At roughly 23.3x EPS and a 3.5% free cash flow yield, KDP needs steady execution to justify the price. Margin of safety improves if leverage falls, coffee margins stabilize, and the stock offers a better free cash flow yield.
Source-backed data
Every metric below includes a source and last verification date.

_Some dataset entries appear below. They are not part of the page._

<file path="src/rtl/xlate_pkg.sv">
package xlate_pkg;

  localparam int VA_W        = 32;
  localparam int SEG_W       = 4;
  localparam int SEG_N       = 1 << SEG_W;
  localparam int NIB_W       = 4;
  localparam int BASE_W      = 32;
  localparam int NIB_PER_REG = BASE_W / NIB_W;
  localparam int OFS_W       = VA_W - SEG_W;
  localparam int PERM_W      = 3;
  localparam int EN_LSB      = 2;
  localparam int EN_MSB      = 3;

  localparam logic [PERM_W-1:0] PERM_ALL = '1;

  typedef enum logic [1:0] {
    ACC_READ  = 2'd0,
    ACC_WRITE = 2'd1,
    ACC_EXEC  = 2'd2,
    ACC_RSVD  = 2'd3
  } acc_kind_e;

  // Translation is on when any enable bit in the global config is set.
  function automatic logic xlate_enabled(input logic [31:0] g);
    return |g[EN_MSB:EN_LSB];
  endfunction

  function automatic logic [SEG_W-1:0] seg_of(input logic [VA_W-1:0] va);
    return va[VA_W-1 -: SEG_W];
  endfunction

  // Reserved type code behaves as a read.
  function automatic acc_kind_e norm_kind(input logic [1:0] k);
    acc_kind_e r;
    case (k)
      2'd1:    r = ACC_WRITE;
      2'd2:    r = ACC_EXEC;
      default: r = ACC_READ;
    endcase
    return r;
  endfunction

  // Replace the segment nibble of the address by the physical base.
  function automatic logic [VA_W-1:0] splice_base(input logic [NIB_W-1:0] nib,
                                                  input logic [VA_W-1:0] va);
    return {nib, va[OFS_W-1:0]};
  endfunction

endpackage

</file>
<file path="src/rtl/xlate_route.sv">
module xlate_route
  import xlate_pkg::*;
(
  input  logic [VA_W-1:0]   vaddr,
  input  logic [1:0]        kind,
  input  logic              user,
  input  logic [31:0]       cfg_global,
  input  logic [SEG_N-1:0]  cfg_seg,
  input  logic [BASE_W-1:0] base_lo,
  input  logic [BASE_W-1:0] base_hi,
  output logic              xlate_on,
  output logic              direct_hit,
  output logic              bypass,
  output logic [VA_W-1:0]   bypass_paddr,
  output acc_kind_e         kind_norm,
  output logic              use_instr
);

  logic [SEG_W-1:0] seg;
  logic [NIB_W-1:0] seg_nib [SEG_N];
  logic [NIB_W-1:0] nib_sel;

  // One base nibble per segment, low register for the lower half.
  for (genvar g = 0; g < SEG_N; g++) begin : g_nib
    if (g < NIB_PER_REG) begin : g_lo
      assign seg_nib[g] = base_lo[(g % NIB_PER_REG)*NIB_W +: NIB_W];
    end else begin : g_hi
      assign seg_nib[g] = base_hi[(g % NIB_PER_REG)*NIB_W +: NIB_W];
    end
  end

  always_comb begin
    seg        = seg_of(vaddr);
    nib_sel    = seg_nib[seg];
    xlate_on   = xlate_enabled(cfg_global);
    direct_hit = xlate_on && !user && cfg_seg[seg];
    bypass     = !xlate_on || direct_hit;
    if (!xlate_on) bypass_paddr = vaddr;
    else           bypass_paddr = splice_base(nib_sel, vaddr);
    kind_norm  = norm_kind(kind);
    use_instr  = (kind_norm == ACC_EXEC);
  end

endmodule

</file>
<file path="src/rtl/xlate_lookup_port.sv">
module xlate_lookup_port
  import xlate_pkg::*;
(
  input  logic            clk,
  input  logic            rst_n,
  input  logic            start,
  input  logic [VA_W-1:0] start_vaddr,
  input  acc_kind_e       start_kind,
  input  logic            start_instr,
  input  logic            start_user,
  output logic            busy,
  output logic            pl_req_valid,
  input  logic            pl_req_ready,
  output logic [VA_W-1:0] pl_req_vaddr,
  output logic [1:0]      pl_req_kind,
  output logic            pl_req_instr,
  output logic            pl_req_user,
  input  logic            pl_rsp_valid,
  output logic            rsp_take
);

  typedef enum logic [1:0] {P_IDLE, P_REQ, P_WAIT} pstate_e;
  pstate_e st;

  logic [VA_W-1:0] va_q;
  acc_kind_e       kind_q;
  logic            instr_q, user_q;

  always_ff @(posedge clk) begin
    if (!rst_n) begin
      st      <= P_IDLE;
      va_q    <= '0;
      kind_q  <= ACC_READ;
      instr_q <= 1'b0;
      user_q  <= 1'b0;
    end else begin
      case (st)
        P_IDLE: if (start) begin
          st      <= P_REQ;
          va_q    <= start_vaddr;
          kind_q  <= start_kind;
          instr_q <= start_instr;
          user_q  <= start_user;
        end
        P_REQ:  if (pl_req_ready) st <= P_WAIT;
        P_WAIT: if (pl_rsp_valid) st <= P_IDLE;
        default: st <= P_IDLE;
      endcase
    end
  end

  assign busy         = (st != P_IDLE);
  assign pl_req_valid = (st == P_REQ);
  assign pl_req_vaddr = va_q;
  assign pl_req_kind  = kind_q;
  assign pl_req_instr = instr_q;
  assign pl_req_user  = user_q;
  assign rsp_take     = (st == P_WAIT) && pl_rsp_valid;

  p_req_hold_r6: assert property (@(posedge clk) disable iff (!rst_n)
    pl_req_valid && !pl_req_ready |=> pl_req_valid && $stable(pl_req_vaddr)
      && $stable(pl_req_kind) && $stable(pl_req_instr) && $stable(pl_req_user));

  p_req_drop_r6: assert property (@(posedge clk) disable iff (!rst_n)
    pl_req_valid && pl_req_ready |=> !pl_req_valid);

  p_kind_norm_r7: assert property (@(posedge clk) disable iff (!rst_n)
    pl_req_valid |-> (pl_req_kind != 2'd3) && (pl_req_instr == (pl_req_kind == 2'd2)));

endmodule

</file>
<file path="src/rtl/xlate_result_reg.sv">
module xlate_result_reg
  import xlate_pkg::*;
(
  input  logic              clk,
  input  logic              rst_n,
  input  logic              load_bypass,
  input  logic [VA_W-1:0]   bypass_paddr,
  input  logic              load_rsp,
  input  logic [VA_W-1:0]   rsp_paddr,
  input  logic [PERM_W-1:0] rsp_perm,
  input  logic              rsp_miss,
  output logic              res_valid,
  output logic [VA_W-1:0]   res_paddr,
  output logic [PERM_W-1:0] res_perm,
  output logic              res_miss
);

  always_ff @(posedge clk) begin
    if (!rst_n) begin
      res_valid <= 1'b0;
      res_paddr <= '0;
      res_perm  <= '0;
      res_miss  <= 1'b0;
    end else if (load_bypass) begin
      res_valid <= 1'b1;
      res_paddr <= bypass_paddr;
      res_perm  <= PERM_ALL;
      res_miss  <= 1'b0;
    end else if (load_rsp) begin
      res_valid <= 1'b1;
      res_paddr <= rsp_paddr;
      res_perm  <= rsp_perm;
      res_miss  <= rsp_miss;
    end else begin
      res_valid <= 1'b0;
    end
  end

  p_rsp_copy_r8: assert property (@(posedge clk) disable iff (!rst_n)
    load_rsp |=> res_valid && res_paddr == $past(rsp_paddr)
      && res_perm == $past(rsp_perm) && res_miss == $past(rsp_miss));

endmodule

</file>
<file path="src/rtl/seg_xlate_front.sv">
module seg_xlate_front
  import xlate_pkg::*;
(
  input  logic               clk,
  input  logic               rst_n,
  input  logic               acc_valid,
  output logic               acc_ready,
  input  logic [31:0]        acc_vaddr,
  input  logic [1:0]         acc_kind,
  input  logic               acc_user,
  input  logic [31:0]        cfg_global,
  input  logic [15:0]        cfg_seg,
  input  logic [31:0]        base_lo,
  input  logic [31:0]        base_hi,
  output logic               pl_req_valid,
  input  logic               pl_req_ready,
  output logic [31:0]        pl_req_vaddr,
  output logic [1:0]         pl_req_kind,
  output logic               pl_req_instr,
  output logic               pl_req_user,
  input  logic               pl_rsp_valid,
  input  logic [31:0]        pl_rsp_paddr,
  input  logic [2:0]         pl_rsp_perm,
  input  logic               pl_rsp_miss,
  output logic               res_valid,
  output logic [31:0]        res_paddr,
  output logic [2:0]         res_perm,
  output logic               res_miss
);

  logic            xlate_on, route_direct, route_bypass, use_instr;
  logic [VA_W-1:0] bypass_paddr;
  acc_kind_e       kind_norm;
  logic            busy, acc_fire, start_paged, load_bypass, rsp_take;

  assign acc_ready   = !busy;
  assign acc_fire    = acc_valid && acc_ready;
  assign start_paged = acc_fire && !route_bypass;
  assign load_bypass = acc_fire && route_bypass;

  xlate_route u_route (
    .vaddr(acc_vaddr), .kind(acc_kind), .user(acc_user),
    .cfg_global(cfg_global), .cfg_seg(cfg_seg),
    .base_lo(base_lo), .base_hi(base_hi),
    .xlate_on(xlate_on), .direct_hit(route_direct), .bypass(route_bypass),
    .bypass_paddr(bypass_paddr), .kind_norm(kind_norm), .use_instr(use_instr)
  );

  xlate_lookup_port u_port (
    .clk(clk), .rst_n(rst_n),
    .start(start_paged), .start_vaddr(acc_vaddr), .start_kind(kind_norm),
    .start_instr(use_instr), .start_user(acc_user),
    .busy(busy),
    .pl_req_valid(pl_req_valid), .pl_req_ready(pl_req_ready),
    .pl_req_vaddr(pl_req_vaddr), .pl_req_kind(pl_req_kind),
    .pl_req_instr(pl_req_instr), .pl_req_user(pl_req_user),
    .pl_rsp_valid(pl_rsp_valid), .rsp_take(rsp_take)
  );

  xlate_result_reg u_res (
    .clk(clk), .rst_n(rst_n),
    .load_bypass(load_bypass), .bypass_paddr(bypass_paddr),
    .load_rsp(rsp_take), .rsp_paddr(pl_rsp_paddr),
    .rsp_perm(pl_rsp_perm), .rsp_miss(pl_rsp_miss),
    .res_valid(res_valid), .res_paddr(res_paddr),
    .res_perm(res_perm), .res_miss(res_miss)
  );

  p_disabled_pass_r1: assert property (@(posedge clk) disable iff (!rst_n)
    acc_fire && !xlate_on |=> res_valid && res_paddr == $past(acc_vaddr)
      && res_perm == 3'b111 && !res_miss && !pl_req_valid);

  p_direct_full_r4: assert property (@(posedge clk) disable iff (!rst_n)
    acc_fire && route_direct |=> res_valid && res_perm == 3'b111 && !res_miss
      && res_paddr[27:0] == $past(acc_vaddr[27:0]) && !pl_req_valid);

  p_user_paged_r5: assert property (@(posedge clk) disable iff (!rst_n)
    acc_fire && acc_user && xlate_on |=> pl_req_valid && !res_valid
      && pl_req_vaddr == $past(acc_vaddr));

  p_busy_block_r9: assert property (@(posedge clk) disable iff (!rst_n)
    pl_req_valid |-> !acc_ready);

endmodule

</file>
<file path="config.mk">
export PLATFORM = sky130hd
export DESIGN_NAME = seg_xlate_front
export DESIGN_NICKNAME = d
export VERILOG_FILES = /design/src/rtl/xlate_pkg.sv /design/src/rtl/xlate_route.sv /design/src/rtl/xlate_lookup_port.sv /design/src/rtl/xlate_result_reg.sv /design/src/rtl/seg_xlate_front.sv
export SDC_FILE = /design/constraint.sdc
export NUM_CORES = 1
export LEC_CHECK = 0
export BUFFER_PORTS_ARGS = -buffer_cell sky130_fd_sc_hd__buf_2
export CORE_MARGIN = 8
export CORE_UTILIZATION = 41
export CTS_CLUSTER_SIZE = 20
export DETAILED_ROUTE_END_ITERATION = 16
export PLACE_DENSITY = 0.81
export REMOVE_ABC_BUFFERS = 1
export SYNTH_ARGS = -nofsm -noshare
export SYNTH_HDL_FRONTEND = slang
export SYNTH_SLANG_ARGS = --single-unit
</file>
<file path="constraint.sdc">
create_clock -name clk -period 2.4 [get_ports clk]
set_clock_uncertainty 0.15 [all_clocks]
set_input_delay 0 -clock clk [delete_from_list [all_inputs] [get_ports clk]]
set_output_delay 0 -clock clk [all_outputs]
set_load 0.005 [all_outputs]
</file>
==> results.cfg, run 1 <==
[yosys]
yosysUniqueCellTypes = 35
synthArstFlopShare = 0
yosysWarnings = 0
synth_seq_area_share = 0.415
ys_seq_elements = 74
syn_inst = 417
synth-edff-count = 0
avgSynthCellArea_um2 = 8.55
synth_flop_cell = dfxtp_1
synth_area_um2 = 3570

[critical_path]
rr_endpoint = u_res.res_paddr[28]$_SDFFE_PN0P_
cp-start-kind = register
r2r-start = u_port.st[1]$_SDFFE_PN0P_
crit_required_ns = 2.51
startpoint = u_port.st[1]$_SDFFE_PN0P_
rrSetupSlack_ns = 0.08
worstSetupEndpointType = register
crit_fanout = 17
endpoint = u_res.res_paddr[28]$_SDFFE_PN0P_
reg2reg_depth = 7
worstSetupPathType = register to register
arrival_ns = 2.43

[die]
die-area_um2 = 11900
core_um2 = 8590
start_util = 0.415
io_pins = 263
fp-row-count = 34
fp.dieW_um = 109
die_h_um = 109

[timing]
whs_ns = 0.0432
setup_viol = 0
tightest_slew_ns = 0.831
fin_tns_setup_ns = 0
finalCriticalPeriod_ns = 2.32
drv_slew = 0
relSlewSlack = 0.445
fin_crit_sh = 0.967
rsz0062_at_grt = false
max_freq_ghz = 0.431
hold_viol = 0

[run]
maxCapViolCount = 0

[placement]
finalWeightedCongestion = 0.849
port-buffer-count = 232
hpwl_um = 9630

[pwr]
powerDensity_nw_per_um2 = 596
combPwrFrac = 0.225
seq_power_share = 0.395
peakVddDrop_uv = 292
swShare = 0.254
clock_power_share = 0.380
p_sw_mw = 0.894
leakagePower_nw = 2.70
fin_total_pwr_mw = 3.53
p_int_mw = 2.63

[clock_network]
cts_sinks = 74
cts_buffer_depth = 2
cts_made_buffers = 9
h-tree-depth = 3
root_buffer = clkbuf_8
clk_latency_ns = 0.34
clk_pin_slew_ns = 0.08
cts_tree = done

[drt]
drt_pre_antenna_iters = 5
wl_um = 15200
dr.first_iter.drc_count = 276
drc = 0
vias = 4513
routed_via_density = 5.46
wl_per_cell_um = 18.3
ant_nets = 0

[final_layout]
final_common_cell = buf_2
fin_util = 0.689
nFillCells = 647
synthToLayoutAreaGrowth_pct = 66.0
final_nets = 897
layout_common_cells = 232 x buf_2, 104 x nand2_1, 75 x dlygate4sd3_1
layout-drive-gt1-share = 0.416

[grt]
grt_max_degree = 66
overflow = 0
antenna_found_initial = 1
grt_pass1_vias = 4770
grt_pass1_wl_um = 22800
grt_util_all_layers = 0.241

[status]
status = finished, final reports clean

[min_path]
hold_class = input port to register
## synthesized netlist by cell type (all sizes together), types with 3 or more instances
cell type,n,area [um2]
nand2,104,390
dfxtp,74,1480
o21ai,69,349
a31oi,34,213
nand3,31,155
clkbuf,25,93.8
mux4,21,488
buf,14,81.3
nor2,8,30.0
a21oi,7,38.8
mux2i,6,60.1
mux2,4,45.0
or3b,4,35.0
o31ai,3,22.5
## critical path, stage by stage, from the launching register on
cell and delay, ns:
dfxtp_1 0.35, or3b_4 0.41, or3b_2 0.52, o22ai_4 0.15, buf_4 0.16, nor2_4 0.10, and3_4 0.26, a211oi_1 0.14
## how the worst min path moves through the flow
stage	from	endpoint	cells after the start
finish	rst_n	u_res.res_paddr[21]$_SDFFE_PN0P_	3
detailed placement	pl_req_ready	u_port.st[1]$_SDFFE_PN0P_	3
global route	rst_n	u_port.pl_req_vaddr[30]$_SDFFE_PN0P_	3
floorplan	acc_vaddr[31]	u_port.pl_req_vaddr[31]$_SDFFE_PN0P_	2
global placement	acc_vaddr[23]	u_port.pl_req_vaddr[23]$_SDFFE_PN0P_	3
CTS	rst_n	u_port.pl_req_vaddr[3]$_SDFFE_PN0P_	3
## final cells by class
cell class,count,area (um2),share of cell area
Antenna cell,4,10.0,0.00169
Multi-Input combinational cell,305,1990,0.336
Clock inverter,4,120,0.0203
Sequential cell,74,1480,0.250
Timing Repair Buffer,318,2010,0.340
Tap cell,108,135,0.0228
Clock buffer,12,165,0.0279
Inverter,1,3.75,0.000634
## power by group through the flow
stage	registers [mW]	logic (mW)	clock network [mW]
after floorplan	1.42	0.261	0
after CTS	1.39	0.762	1.36
after detailed placement	1.42	0.636	0
final	1.39	0.794	1.34
after global routing	1.40	0.859	1.43
after global placement	1.41	0.615	0
## layer usage
| layer | part of all wire | track usage | routed length, um |
|---|---|---|---|
| met1 | 0.34 | 0.232 | 5230 |
| met2 | 0.53 | 0.445 | 7970 |
| met3 | 0.086 | 0.0804 | 1300 |
| met4 | 0.043 | 0.131 | 656 |
| met5 | 0 | 0 | 0 |
## metrics by stage
stage	area (um2)	cells	setup WS, ns
after CTS	5880	822	0.0341
final	5920	826	0.0790
after global routing	5920	824	0.0202
after detailed placement	4780	727	-0.428
after floorplan	3390	378	-0.973
after global placement	4780	727	-0.257
## kinds of logic after synthesis
family          after synthesis  synth area share
flops                        74             0.415
mux                          31             0.166
buf+inv                      40            0.0502
simple gates                155             0.185
compound gates              117             0.183
## flip-flops by register name, indices dropped and copies added (netlist names)
signal	count
u_res.res_valid	1
u_port.st	2
u_port.pl_req_user	1
u_port.pl_req_kind	2
u_port.pl_req_vaddr	32
u_res.res_paddr	32
u_res.res_miss	1
u_res.res_perm	3
## repair_timing
item / 4_1_cts / 5_1_grt
setup buffers: 2 / 0
gates cloned: 2 / 0
hold buffers: 75 / 0
setup endpoints to repair: 33 / 33
pin swaps: 2 / 2
hold endpoints to repair: 72 / 0
gates resized for setup: 5 / 33
Note: power is estimated with default switching activity, not from simulation.
==> run 2: changes to the inputs <==
--- a/config.mk
+++ b/config.mk
@@ -10,7 +10,7 @@
 export CORE_UTILIZATION = 41
 export CTS_CLUSTER_SIZE = 20
 export DETAILED_ROUTE_END_ITERATION = 16
-export PLACE_DENSITY = 0.81
+export PLACE_DENSITY = 0.8
 export REMOVE_ABC_BUFFERS = 1
 export SYNTH_ARGS = -nofsm -noshare
 export SYNTH_HDL_FRONTEND = slang
==> results.cfg, run 2 (synthesized netlist as in run 1, its figures left out) <==
[grt]
overflow = 0
grt_util_all_layers = 0.240
antenna_found_initial = 0
grt_pass1_vias = 4672
grt_pass1_wl_um = 22400
grt_max_degree = 58

[critical_path]
cp-start-kind = register
crit_chain = or3b_2, buf_4, or3_1, o22ai_2, nor2_4, buf_12, o21ai_0, a31oi_1
r2r-start = u_port.st[0]$_SDFFE_PN0P_
rr_endpoint = u_res.res_paddr[1]$_SDFFE_PN0P_
worstSetupPathType = register to register
arrival_ns = 2.36
worst_path_largest_cell_delay_ns = 0.47
worstSetupEndpointType = register
crit_required_ns = 2.47
crit_fanout = 31
cp_slowest_cell = or3b_2
cp_top_family = simple AND/OR/NAND/NOR gates
rrSetupSlack_ns = 0.10
reg2reg_depth = 8
cp_num_buf_inv = 2

[drt]
ant_nets = 0
drc = 0
vias = 4433
dr.first_iter.drc_count = 294
wl_um = 14700
wl_per_cell_um = 17.8
routed_via_density = 5.37
drt_pre_antenna_iters = 4

[pwr]
fin_total_pwr_mw = 3.31
powerDensity_nw_per_um2 = 566
leakagePower_nw = 2.67
peakVddDrop_uv = 307

[clock_network]
clk_pin_slew_ns = 0.08
clk_latency_ns = 0.33
post_cts_buffers = 0
root_buffer = clkbuf_8
cts_buffer_depth = 2
cts_tree = done
cts_made_buffers = 9
h-tree-depth = 3
cts_sinks = 74

[die]
start_util = 0.415
io_pins = 263
core_um2 = 8590
die_h_um = 109
fp-row-count = 34
fp.dieW_um = 109
die-area_um2 = 11900

[placement]
post-place-ws_ns = 0.0430
dp_cells = 731
finalWeightedCongestion = 0.820
port-buffer-count = 232
hpwl_um = 10100

[min_path]
hold_path_end = u_res.res_paddr[28]$_SDFFE_PN0P_
worstHoldStart = cfg_global[3]
hold_class = input port to register
min_path_cells = 4

[timing]
tightest_slew_ns = 0.742
finalWorstSetupSlack_ns = 0.105
max_freq_ghz = 0.436
hold_viol = 0
setup_viol = 0
drv_slew = 0
whs_ns = 0.0197
relSlewSlack = 0.506
rsz0062_at_grt = false
finalCriticalPeriod_ns = 2.30
fin_crit_sh = 0.956

[final_layout]
synthToLayoutAreaGrowth_pct = 64.1
layout-drive-gt1-share = 0.402
final_common_cell = buf_2
final_nets = 900
instances_no_fill = 825
antenna_cells = 0
layout_common_cells = 231 x buf_2, 104 x nand2_1, 78 x dlygate4sd3_1
nFillCells = 673

[run]
maxCapViolCount = 0

[status]
status = finished, final reports clean
[run 2: cell count changes in the layout (fill, tap and decap cells not counted), moves of 2 or more]
cell,before,now
o21ai_0,41,60
o21ai_1,23,8
diode_2,4,0
o21ai_2,4,0
buf_4,8,11
clkbuf_8,12,9
dlygate4sd3_1,75,78
buf_6,2,0
clkbuf_1,0,2
nor2_4,3,1
[run 2: layout make-up]
class	count	area [um2]	share of cell area
inverters	1	3.75	0.000642
flip-flops and latches	74	1480	0.253
clock inverters	5	103	0.0175
clock buffers	11	131	0.0225
multi-input cells	303	1930	0.330
repair buffers	323	2070	0.353
well taps	108	135	0.0231
[run 2: timing repair]
item                                   CTS  global route
endpoints found under the hold margin   72             0
gates resized for setup                  0             7
hold buffers                            78             0
setup endpoints to repair                0            24
[run 2: power breakdown]
part | internal [mW] | switching, mW
Clock | 0.690 | 0.451
Sequential | 1.33 | 0.0535
Combinational | 0.419 | 0.364
[run 2: how the worst max path moves through the flow]
stage,startpoint,endpoint,depth (start not counted)
6_report,u_port.st[0]$_SDFFE_PN0P_,u_res.res_paddr[1]$_SDFFE_PN0P_,8
5_1_grt,u_port.st[0]$_SDFFE_PN0P_,u_res.res_paddr[25]$_SDFFE_PN0P_,8
4_1_cts,u_port.st[0]$_SDFFE_PN0P_,u_res.res_paddr[15]$_SDFFE_PN0P_,7
3_5_place_dp,u_port.st[0]$_SDFFE_PN0P_,u_res.res_paddr[15]$_SDFFE_PN0P_,7
3_3_place_gp,u_port.st[0]$_SDFFE_PN0P_,u_res.res_paddr[19]$_SDFFE_PN0P_,7
2_1_floorplan,acc_vaddr[28],u_res.res_paddr[29]$_SDFFE_PN0P_,6
[run 2: layer usage]
| metal | wire, um | global-route usage | vias up |
|---|---|---|---|
| met4 | 871 | 0.162 | 0 |
| met2 | 7670 | 0.436 | 244 |
| met5 | 0 | 0 | - |
| met3 | 1310 | 0.0851 | 64 |
| met1 | 4860 | 0.221 | 2038 |
| li1 | - | - | 2087 |
[run 2: worst reg2reg max path, delay by kind of cell (launching register included)]
family,cells,cell delay (ns)
flops,1,0.32
buf+inv,2,0.34
simple gates,3,0.89
compound gates,3,0.48
[run 2: metrics by stage]
stage | utilization | TNS, ns | area, um2
floorplan | - | -31.25 | 3390
global route | 0.681 | 0 | 5850
global placement | 0.562 | 0 | 4830
CTS | 0.680 | 0 | 5840
detailed placement | 0.562 | 0 | 4830
finish | 0.681 | 0 | 5850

| Metric | Value | Source | Last verified |
|---|---|---|---|
| KDP price | $31.49 quote context on July 8, 2026 | Google Finance KDP quote | July 8, 2026 |
| Market capitalization | $42.8 billion, calculated from $31.49 x 1.3592 billion shares | financial_rigor.py market-cap verification | July 8, 2026 |
| Shares outstanding | 1.3592 billion basic weighted-average shares in Q1 2026 | Keurig Dr Pepper Q1 2026 results release | July 8, 2026 |
| FY2025 net sales | $16.603 billion, cross-validated with Macrotrends and StockAnalysis | Keurig Dr Pepper 2025 Form 10-K | July 8, 2026 |
| FY2025 net income | $2.079 billion in the 10-K, cross-checked against company and third-party rounded figures near $2.1 billion | Keurig Dr Pepper 2025 Form 10-K | July 8, 2026 |
| Q1 2026 result | $3.98 billion revenue and $270 million GAAP net income, with transaction and acquisition-related costs affecting comparability | Keurig Dr Pepper Q1 2026 results release | July 8, 2026 |
| FY2025 segment net sales | U.S. Refreshment Beverages $10.439 billion, U.S. Coffee $3.990 billion, International $2.174 billion | Keurig Dr Pepper 2025 Form 10-K | July 8, 2026 |
| FY2025 cash flow | $1.991 billion operating cash flow and $1.519 billion free cash flow | Keurig Dr Pepper FY2025 results release | July 8, 2026 |
| JDE Peet acquisition | Acquisition closed April 1, 2026, with a planned future separation into Beverage Co. and Global Coffee Co. | Keurig Dr Pepper transaction release | July 8, 2026 |
| Technical indicators | 50-day moving average $32.90, 200-day moving average $31.45, RSI 35.646 | Investing.com KDP technical analysis | July 8, 2026 |
This KDP AI stock analysis is for informational and educational use only. It is not investment advice, does not recommend buying or selling securities, and does not consider your objectives, risk tolerance, tax situation, or portfolio. Forecast scenarios are based on available data as of the stated cutoff date and can be wrong.